> What the task asks
From the data that follows, print exactly the lines starting at the one containing "## report_power, final" and ending at the one containing "met4,50,0.0115"; include both of them and nothing more.

═══ Exercise material ═══

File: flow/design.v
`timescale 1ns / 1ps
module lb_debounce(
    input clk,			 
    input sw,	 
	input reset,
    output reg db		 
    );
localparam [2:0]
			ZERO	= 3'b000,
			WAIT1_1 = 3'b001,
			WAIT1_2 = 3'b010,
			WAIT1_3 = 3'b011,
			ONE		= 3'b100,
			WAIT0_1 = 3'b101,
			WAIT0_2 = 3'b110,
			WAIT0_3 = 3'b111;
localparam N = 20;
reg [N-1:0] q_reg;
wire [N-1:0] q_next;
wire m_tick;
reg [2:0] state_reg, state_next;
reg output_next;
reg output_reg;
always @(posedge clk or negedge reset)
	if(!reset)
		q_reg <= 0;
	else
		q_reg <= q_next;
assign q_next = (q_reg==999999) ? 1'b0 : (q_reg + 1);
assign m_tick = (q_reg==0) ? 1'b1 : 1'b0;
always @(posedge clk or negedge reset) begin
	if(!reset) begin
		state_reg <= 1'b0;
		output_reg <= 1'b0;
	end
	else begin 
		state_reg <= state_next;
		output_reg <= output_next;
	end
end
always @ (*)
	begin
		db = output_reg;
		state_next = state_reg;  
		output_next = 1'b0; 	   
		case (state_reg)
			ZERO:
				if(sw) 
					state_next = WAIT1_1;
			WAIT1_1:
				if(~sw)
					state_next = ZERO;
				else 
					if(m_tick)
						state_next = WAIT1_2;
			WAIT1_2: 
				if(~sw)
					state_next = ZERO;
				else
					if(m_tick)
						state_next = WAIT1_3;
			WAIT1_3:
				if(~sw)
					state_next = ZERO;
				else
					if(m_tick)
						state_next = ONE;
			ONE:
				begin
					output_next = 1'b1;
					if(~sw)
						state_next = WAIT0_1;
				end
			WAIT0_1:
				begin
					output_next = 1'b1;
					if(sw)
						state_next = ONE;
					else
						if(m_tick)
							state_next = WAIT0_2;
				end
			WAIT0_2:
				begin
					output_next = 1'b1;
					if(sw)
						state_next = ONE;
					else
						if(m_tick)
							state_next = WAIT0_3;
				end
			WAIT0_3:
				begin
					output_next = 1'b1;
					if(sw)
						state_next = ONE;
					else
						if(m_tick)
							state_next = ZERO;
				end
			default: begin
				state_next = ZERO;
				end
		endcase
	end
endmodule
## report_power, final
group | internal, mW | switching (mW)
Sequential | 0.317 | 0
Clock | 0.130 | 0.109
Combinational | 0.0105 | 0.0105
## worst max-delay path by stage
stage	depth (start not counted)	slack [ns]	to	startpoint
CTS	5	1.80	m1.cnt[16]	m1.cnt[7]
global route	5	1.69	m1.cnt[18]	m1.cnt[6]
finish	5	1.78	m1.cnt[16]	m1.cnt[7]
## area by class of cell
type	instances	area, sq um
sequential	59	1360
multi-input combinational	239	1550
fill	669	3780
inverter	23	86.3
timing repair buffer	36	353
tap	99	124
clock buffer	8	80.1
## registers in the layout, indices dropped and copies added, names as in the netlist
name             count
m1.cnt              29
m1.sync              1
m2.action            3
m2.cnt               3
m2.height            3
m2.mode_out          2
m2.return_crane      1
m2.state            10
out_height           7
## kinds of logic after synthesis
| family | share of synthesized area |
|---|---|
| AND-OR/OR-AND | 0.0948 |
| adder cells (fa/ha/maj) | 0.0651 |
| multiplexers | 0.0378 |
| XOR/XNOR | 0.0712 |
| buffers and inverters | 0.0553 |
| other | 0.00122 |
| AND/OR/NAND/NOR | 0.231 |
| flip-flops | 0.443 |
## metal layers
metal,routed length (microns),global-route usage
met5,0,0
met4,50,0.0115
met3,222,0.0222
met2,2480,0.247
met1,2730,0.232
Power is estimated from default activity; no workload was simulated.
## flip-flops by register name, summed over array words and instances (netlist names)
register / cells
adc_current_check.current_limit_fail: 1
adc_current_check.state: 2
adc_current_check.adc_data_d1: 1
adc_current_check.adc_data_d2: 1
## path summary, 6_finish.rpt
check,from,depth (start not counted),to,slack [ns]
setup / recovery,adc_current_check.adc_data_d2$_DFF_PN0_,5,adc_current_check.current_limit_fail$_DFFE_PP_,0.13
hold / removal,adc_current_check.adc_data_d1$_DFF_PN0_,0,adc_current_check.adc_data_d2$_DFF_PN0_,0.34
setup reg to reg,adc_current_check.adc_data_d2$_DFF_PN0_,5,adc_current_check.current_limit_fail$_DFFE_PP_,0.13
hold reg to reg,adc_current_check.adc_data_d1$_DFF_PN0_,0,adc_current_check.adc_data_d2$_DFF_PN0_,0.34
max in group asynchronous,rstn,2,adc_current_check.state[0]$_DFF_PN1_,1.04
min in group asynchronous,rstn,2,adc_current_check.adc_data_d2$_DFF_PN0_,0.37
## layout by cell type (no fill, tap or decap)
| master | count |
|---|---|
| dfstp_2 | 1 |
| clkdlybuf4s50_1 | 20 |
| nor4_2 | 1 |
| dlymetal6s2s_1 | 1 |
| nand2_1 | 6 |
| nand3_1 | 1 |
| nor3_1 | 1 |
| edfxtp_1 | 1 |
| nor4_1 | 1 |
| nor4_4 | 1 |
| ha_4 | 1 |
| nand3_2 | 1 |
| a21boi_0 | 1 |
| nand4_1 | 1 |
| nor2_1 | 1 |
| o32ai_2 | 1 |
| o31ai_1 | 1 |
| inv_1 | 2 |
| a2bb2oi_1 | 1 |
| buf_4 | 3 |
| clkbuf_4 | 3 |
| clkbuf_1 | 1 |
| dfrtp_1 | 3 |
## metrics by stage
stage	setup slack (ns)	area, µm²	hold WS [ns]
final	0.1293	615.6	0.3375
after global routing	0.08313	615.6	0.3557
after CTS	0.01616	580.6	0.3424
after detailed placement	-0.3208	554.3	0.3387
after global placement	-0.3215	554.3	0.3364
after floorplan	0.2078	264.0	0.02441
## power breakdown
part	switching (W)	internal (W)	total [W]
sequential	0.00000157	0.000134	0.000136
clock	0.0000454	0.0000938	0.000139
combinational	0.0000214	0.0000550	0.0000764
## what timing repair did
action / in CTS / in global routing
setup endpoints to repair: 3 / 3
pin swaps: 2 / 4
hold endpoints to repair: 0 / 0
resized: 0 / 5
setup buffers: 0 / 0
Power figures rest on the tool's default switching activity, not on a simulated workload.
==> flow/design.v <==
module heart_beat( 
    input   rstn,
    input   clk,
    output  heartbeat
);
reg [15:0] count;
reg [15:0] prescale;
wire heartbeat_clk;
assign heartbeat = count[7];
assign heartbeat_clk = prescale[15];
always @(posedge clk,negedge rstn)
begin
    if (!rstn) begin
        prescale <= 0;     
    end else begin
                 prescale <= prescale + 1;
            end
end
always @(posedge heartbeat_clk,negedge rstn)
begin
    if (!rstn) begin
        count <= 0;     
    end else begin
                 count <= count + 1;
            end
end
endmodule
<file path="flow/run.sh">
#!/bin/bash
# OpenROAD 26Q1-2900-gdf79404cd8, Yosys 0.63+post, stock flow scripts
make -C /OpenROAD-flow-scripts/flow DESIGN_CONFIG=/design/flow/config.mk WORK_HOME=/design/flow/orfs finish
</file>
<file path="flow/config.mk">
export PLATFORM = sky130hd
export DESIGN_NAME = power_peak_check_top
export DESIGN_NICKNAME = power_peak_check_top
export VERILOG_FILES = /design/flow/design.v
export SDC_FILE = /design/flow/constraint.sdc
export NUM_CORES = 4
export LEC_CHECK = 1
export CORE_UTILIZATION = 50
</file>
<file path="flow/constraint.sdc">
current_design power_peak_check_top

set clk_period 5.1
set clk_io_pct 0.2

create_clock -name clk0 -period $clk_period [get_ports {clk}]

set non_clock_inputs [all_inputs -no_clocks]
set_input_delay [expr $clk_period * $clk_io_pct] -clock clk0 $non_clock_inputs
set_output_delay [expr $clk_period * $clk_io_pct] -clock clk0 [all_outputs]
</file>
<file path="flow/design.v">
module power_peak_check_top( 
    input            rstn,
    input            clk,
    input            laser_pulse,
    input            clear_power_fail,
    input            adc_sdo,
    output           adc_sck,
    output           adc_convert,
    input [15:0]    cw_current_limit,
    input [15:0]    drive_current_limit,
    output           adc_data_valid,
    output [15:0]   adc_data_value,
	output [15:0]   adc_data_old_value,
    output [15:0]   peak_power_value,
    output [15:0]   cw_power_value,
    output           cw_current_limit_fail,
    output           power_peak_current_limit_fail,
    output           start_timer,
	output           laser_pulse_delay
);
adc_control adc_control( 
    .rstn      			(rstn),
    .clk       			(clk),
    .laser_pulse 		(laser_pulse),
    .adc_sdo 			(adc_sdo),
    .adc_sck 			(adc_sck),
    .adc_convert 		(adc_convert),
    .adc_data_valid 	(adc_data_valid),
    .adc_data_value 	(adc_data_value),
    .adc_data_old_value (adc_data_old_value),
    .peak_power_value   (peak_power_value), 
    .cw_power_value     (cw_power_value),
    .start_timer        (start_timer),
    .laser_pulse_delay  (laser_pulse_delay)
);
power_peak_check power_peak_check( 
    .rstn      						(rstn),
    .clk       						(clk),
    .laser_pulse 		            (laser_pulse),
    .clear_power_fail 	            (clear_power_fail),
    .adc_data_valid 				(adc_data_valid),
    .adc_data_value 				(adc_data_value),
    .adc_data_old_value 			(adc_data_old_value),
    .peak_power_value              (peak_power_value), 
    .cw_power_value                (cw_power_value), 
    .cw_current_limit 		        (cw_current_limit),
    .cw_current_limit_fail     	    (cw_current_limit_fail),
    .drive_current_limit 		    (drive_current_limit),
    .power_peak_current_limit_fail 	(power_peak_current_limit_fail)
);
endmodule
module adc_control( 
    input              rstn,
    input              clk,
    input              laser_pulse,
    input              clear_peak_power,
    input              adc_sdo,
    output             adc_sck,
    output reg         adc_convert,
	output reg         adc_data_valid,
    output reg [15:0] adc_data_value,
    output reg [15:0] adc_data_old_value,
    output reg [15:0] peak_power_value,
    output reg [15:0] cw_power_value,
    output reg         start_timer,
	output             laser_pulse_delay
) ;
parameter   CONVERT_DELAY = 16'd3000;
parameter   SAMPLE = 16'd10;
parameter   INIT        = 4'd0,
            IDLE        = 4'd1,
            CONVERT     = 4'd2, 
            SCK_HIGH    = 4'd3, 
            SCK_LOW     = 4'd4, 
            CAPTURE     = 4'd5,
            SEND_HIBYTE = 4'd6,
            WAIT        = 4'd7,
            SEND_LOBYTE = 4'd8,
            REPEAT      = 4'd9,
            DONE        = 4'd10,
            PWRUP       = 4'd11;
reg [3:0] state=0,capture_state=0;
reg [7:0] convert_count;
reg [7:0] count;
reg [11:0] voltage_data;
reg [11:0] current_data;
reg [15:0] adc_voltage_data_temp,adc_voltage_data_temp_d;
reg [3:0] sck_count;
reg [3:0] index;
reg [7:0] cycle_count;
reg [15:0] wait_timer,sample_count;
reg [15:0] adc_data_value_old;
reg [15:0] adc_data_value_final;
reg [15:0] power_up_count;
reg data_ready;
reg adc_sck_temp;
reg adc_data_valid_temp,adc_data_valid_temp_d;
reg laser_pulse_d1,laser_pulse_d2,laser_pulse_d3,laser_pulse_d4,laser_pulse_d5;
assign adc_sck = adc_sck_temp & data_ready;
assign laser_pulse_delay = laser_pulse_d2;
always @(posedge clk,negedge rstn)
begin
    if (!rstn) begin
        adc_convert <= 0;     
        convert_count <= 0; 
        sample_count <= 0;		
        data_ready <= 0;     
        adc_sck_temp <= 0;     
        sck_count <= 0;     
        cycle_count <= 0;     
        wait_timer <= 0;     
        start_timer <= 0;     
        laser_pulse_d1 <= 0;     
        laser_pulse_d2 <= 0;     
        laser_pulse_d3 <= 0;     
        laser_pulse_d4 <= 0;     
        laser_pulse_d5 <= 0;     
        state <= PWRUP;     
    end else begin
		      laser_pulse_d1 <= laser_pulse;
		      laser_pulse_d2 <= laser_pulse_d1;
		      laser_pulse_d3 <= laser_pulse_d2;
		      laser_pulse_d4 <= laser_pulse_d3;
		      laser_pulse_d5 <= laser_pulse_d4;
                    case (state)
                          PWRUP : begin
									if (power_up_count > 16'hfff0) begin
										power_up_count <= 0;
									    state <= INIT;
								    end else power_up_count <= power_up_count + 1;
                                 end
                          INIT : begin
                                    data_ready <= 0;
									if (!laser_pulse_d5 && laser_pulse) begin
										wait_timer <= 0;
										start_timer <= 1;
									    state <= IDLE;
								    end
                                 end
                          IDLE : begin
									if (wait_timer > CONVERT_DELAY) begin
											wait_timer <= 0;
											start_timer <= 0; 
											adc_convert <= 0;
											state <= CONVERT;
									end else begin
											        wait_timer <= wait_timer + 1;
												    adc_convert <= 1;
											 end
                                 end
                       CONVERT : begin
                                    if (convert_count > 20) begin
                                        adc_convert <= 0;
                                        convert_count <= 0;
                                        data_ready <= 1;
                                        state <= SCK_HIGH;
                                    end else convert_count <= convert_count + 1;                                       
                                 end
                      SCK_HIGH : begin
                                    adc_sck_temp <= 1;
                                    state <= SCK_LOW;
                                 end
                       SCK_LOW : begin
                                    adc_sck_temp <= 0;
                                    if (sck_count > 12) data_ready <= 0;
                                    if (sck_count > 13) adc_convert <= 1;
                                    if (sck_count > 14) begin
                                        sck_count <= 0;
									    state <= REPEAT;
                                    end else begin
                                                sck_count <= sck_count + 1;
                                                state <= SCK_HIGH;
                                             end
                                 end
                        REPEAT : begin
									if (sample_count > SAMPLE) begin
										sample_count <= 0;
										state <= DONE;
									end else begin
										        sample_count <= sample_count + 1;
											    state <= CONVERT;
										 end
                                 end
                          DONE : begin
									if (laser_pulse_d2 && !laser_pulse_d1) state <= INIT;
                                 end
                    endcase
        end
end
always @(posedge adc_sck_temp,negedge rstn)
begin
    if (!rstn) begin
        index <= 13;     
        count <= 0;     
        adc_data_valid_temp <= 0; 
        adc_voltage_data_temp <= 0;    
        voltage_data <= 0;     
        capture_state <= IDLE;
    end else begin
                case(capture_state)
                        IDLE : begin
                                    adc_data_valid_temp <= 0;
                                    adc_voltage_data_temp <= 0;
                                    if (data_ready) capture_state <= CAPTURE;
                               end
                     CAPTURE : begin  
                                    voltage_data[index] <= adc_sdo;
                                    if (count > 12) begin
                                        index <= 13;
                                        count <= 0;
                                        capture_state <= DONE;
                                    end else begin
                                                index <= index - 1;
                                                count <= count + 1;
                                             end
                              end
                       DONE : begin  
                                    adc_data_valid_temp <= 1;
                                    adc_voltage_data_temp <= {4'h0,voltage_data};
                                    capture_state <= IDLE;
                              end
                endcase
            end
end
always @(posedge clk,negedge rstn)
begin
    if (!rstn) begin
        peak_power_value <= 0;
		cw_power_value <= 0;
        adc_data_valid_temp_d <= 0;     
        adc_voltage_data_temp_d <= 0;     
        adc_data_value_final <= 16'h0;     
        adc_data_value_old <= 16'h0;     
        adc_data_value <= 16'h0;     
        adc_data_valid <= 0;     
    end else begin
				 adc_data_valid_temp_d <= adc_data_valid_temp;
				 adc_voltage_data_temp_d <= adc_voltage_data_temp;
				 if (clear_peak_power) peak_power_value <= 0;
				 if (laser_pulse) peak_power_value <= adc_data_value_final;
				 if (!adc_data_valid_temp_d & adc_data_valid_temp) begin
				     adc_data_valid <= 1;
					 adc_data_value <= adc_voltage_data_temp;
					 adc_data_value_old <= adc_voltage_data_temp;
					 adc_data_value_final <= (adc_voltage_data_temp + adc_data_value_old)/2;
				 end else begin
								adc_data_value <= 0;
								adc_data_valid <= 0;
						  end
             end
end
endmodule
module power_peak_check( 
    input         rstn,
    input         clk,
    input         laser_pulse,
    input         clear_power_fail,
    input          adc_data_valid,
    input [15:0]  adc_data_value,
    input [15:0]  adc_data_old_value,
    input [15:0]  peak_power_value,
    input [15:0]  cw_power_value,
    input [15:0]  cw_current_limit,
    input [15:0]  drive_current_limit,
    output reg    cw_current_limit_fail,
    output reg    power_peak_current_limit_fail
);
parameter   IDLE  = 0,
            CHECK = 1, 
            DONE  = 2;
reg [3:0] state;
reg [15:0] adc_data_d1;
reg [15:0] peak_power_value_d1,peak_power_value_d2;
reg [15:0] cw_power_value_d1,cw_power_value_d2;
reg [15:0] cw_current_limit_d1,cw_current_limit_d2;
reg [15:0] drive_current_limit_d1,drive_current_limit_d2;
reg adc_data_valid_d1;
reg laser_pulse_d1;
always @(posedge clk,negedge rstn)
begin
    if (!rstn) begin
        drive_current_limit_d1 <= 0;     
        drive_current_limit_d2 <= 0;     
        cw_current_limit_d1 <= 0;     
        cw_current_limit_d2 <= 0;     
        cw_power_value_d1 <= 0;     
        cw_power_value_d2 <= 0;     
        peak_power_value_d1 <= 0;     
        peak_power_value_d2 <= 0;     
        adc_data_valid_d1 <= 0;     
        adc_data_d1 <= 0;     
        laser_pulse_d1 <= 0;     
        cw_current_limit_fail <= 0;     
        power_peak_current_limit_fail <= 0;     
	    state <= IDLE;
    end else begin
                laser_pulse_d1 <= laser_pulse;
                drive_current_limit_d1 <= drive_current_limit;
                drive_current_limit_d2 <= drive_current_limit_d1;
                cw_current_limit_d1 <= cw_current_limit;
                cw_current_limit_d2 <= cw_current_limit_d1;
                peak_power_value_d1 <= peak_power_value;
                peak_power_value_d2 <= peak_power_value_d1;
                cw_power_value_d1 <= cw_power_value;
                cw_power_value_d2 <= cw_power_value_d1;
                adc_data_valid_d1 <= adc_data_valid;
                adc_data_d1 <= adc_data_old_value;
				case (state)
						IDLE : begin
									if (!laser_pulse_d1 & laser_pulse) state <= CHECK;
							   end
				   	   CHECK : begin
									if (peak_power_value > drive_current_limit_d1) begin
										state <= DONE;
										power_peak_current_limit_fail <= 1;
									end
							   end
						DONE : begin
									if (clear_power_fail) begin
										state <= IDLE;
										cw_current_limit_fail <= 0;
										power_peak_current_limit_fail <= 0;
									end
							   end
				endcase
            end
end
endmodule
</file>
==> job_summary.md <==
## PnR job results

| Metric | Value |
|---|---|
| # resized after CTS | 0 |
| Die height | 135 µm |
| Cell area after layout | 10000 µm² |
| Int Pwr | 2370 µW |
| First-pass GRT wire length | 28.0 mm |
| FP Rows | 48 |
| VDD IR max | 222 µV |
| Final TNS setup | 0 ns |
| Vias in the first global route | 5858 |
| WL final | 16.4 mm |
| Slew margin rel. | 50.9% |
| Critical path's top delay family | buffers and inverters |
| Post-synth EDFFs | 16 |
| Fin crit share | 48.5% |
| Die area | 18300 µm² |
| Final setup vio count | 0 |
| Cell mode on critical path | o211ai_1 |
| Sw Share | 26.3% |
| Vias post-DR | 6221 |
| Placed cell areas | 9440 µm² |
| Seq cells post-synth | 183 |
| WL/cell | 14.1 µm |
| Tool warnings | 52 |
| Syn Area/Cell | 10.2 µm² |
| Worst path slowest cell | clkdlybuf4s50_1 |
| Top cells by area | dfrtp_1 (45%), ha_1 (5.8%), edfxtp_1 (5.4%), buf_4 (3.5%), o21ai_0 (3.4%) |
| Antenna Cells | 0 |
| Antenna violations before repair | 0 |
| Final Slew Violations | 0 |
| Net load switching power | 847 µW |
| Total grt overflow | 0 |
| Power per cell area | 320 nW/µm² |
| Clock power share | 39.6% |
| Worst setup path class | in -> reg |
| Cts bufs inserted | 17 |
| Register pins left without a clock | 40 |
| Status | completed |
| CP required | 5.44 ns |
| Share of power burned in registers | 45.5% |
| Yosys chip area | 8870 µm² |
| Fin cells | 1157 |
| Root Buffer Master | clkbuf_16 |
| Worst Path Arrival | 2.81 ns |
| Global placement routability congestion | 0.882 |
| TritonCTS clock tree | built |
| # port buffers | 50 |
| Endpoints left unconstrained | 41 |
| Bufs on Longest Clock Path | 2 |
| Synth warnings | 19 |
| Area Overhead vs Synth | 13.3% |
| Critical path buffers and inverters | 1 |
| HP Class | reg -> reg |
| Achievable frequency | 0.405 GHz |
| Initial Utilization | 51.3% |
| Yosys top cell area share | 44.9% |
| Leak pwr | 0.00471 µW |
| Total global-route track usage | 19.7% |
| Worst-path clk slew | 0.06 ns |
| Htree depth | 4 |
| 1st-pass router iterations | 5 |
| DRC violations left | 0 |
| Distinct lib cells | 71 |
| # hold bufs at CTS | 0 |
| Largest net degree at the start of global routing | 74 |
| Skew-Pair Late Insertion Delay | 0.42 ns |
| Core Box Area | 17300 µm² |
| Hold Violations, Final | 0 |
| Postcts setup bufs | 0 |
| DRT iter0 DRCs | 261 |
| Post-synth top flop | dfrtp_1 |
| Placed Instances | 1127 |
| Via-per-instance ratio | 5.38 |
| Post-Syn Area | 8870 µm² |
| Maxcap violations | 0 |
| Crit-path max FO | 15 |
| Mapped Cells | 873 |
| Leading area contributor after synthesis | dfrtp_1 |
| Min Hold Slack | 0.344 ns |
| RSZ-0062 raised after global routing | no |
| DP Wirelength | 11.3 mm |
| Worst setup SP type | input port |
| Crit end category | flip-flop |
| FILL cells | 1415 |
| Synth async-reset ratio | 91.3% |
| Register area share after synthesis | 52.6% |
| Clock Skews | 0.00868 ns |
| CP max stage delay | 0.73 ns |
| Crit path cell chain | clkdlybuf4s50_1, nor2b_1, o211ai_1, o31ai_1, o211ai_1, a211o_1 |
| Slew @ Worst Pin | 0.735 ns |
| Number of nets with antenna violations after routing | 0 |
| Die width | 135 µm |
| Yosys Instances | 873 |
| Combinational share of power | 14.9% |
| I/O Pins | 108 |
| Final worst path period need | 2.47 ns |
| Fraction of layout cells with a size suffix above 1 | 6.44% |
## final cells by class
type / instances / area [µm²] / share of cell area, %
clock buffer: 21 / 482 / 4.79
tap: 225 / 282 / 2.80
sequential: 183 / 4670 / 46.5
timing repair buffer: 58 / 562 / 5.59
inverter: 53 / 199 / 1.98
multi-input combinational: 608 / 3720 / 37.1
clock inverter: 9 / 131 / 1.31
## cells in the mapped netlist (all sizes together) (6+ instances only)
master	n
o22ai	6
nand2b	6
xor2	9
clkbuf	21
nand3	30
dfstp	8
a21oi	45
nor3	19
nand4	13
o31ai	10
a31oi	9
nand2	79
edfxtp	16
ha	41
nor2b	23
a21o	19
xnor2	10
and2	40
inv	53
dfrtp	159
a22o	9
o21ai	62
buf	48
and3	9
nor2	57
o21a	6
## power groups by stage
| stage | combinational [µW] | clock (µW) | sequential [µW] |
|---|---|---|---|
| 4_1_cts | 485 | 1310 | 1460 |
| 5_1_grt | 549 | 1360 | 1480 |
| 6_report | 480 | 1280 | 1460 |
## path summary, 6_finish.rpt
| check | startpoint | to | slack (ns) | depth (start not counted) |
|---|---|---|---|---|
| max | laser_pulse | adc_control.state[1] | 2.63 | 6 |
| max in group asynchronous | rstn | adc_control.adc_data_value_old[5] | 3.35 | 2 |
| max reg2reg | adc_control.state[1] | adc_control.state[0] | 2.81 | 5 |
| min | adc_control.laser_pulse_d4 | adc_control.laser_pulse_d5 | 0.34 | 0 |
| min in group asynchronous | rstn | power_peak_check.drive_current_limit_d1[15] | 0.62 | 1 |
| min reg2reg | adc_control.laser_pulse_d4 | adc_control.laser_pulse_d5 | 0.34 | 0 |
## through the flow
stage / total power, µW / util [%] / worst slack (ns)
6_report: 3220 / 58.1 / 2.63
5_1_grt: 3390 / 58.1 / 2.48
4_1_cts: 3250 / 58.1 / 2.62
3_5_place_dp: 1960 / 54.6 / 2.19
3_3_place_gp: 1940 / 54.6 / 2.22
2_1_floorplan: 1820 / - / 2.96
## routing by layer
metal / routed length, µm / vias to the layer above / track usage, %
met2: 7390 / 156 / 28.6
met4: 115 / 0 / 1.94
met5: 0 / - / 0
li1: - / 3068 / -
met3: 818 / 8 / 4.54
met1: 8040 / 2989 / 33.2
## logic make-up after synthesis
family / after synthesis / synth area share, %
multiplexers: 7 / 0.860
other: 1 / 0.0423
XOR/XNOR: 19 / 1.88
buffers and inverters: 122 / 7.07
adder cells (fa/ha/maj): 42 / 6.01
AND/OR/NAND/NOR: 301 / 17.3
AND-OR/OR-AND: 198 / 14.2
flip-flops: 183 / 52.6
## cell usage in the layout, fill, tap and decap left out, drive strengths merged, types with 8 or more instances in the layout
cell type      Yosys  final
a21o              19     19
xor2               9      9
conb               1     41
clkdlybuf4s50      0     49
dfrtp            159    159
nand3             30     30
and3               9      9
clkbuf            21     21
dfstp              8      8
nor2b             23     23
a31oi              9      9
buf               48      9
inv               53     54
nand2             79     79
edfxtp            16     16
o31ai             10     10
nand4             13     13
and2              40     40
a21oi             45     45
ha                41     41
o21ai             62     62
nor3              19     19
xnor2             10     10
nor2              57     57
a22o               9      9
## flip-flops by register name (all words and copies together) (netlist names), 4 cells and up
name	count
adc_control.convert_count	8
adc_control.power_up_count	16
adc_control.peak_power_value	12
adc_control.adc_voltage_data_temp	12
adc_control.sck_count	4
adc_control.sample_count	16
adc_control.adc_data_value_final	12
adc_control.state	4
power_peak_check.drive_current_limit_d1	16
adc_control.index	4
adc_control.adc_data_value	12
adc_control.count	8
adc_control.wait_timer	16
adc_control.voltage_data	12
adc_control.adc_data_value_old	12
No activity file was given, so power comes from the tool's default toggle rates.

═══

> Your solution
## report_power, final
group | internal, mW | switching (mW)
Sequential | 0.317 | 0
Clock | 0.130 | 0.109
Combinational | 0.0105 | 0.0105
## worst max-delay path by stage
stage	depth (start not counted)	slack [ns]	to	startpoint
CTS	5	1.80	m1.cnt[16]	m1.cnt[7]
global route	5	1.69	m1.cnt[18]	m1.cnt[6]
finish	5	1.78	m1.cnt[16]	m1.cnt[7]
## area by class of cell
type	instances	area, sq um
sequential	59	1360
multi-input combinational	239	1550
fill	669	3780
inverter	23	86.3
timing repair buffer	36	353
tap	99	124
clock buffer	8	80.1
## registers in the layout, indices dropped and copies added, names as in the netlist
name             count
m1.cnt              29
m1.sync              1
m2.action            3
m2.cnt               3
m2.height            3
m2.mode_out          2
m2.return_crane      1
m2.state            10
out_height           7
## kinds of logic after synthesis
| family | share of synthesized area |
|---|---|
| AND-OR/OR-AND | 0.0948 |
| adder cells (fa/ha/maj) | 0.0651 |
| multiplexers | 0.0378 |
| XOR/XNOR | 0.0712 |
| buffers and inverters | 0.0553 |
| other | 0.00122 |
| AND/OR/NAND/NOR | 0.231 |
| flip-flops | 0.443 |
## metal layers
metal,routed length (microns),global-route usage
met5,0,0
met4,50,0.0115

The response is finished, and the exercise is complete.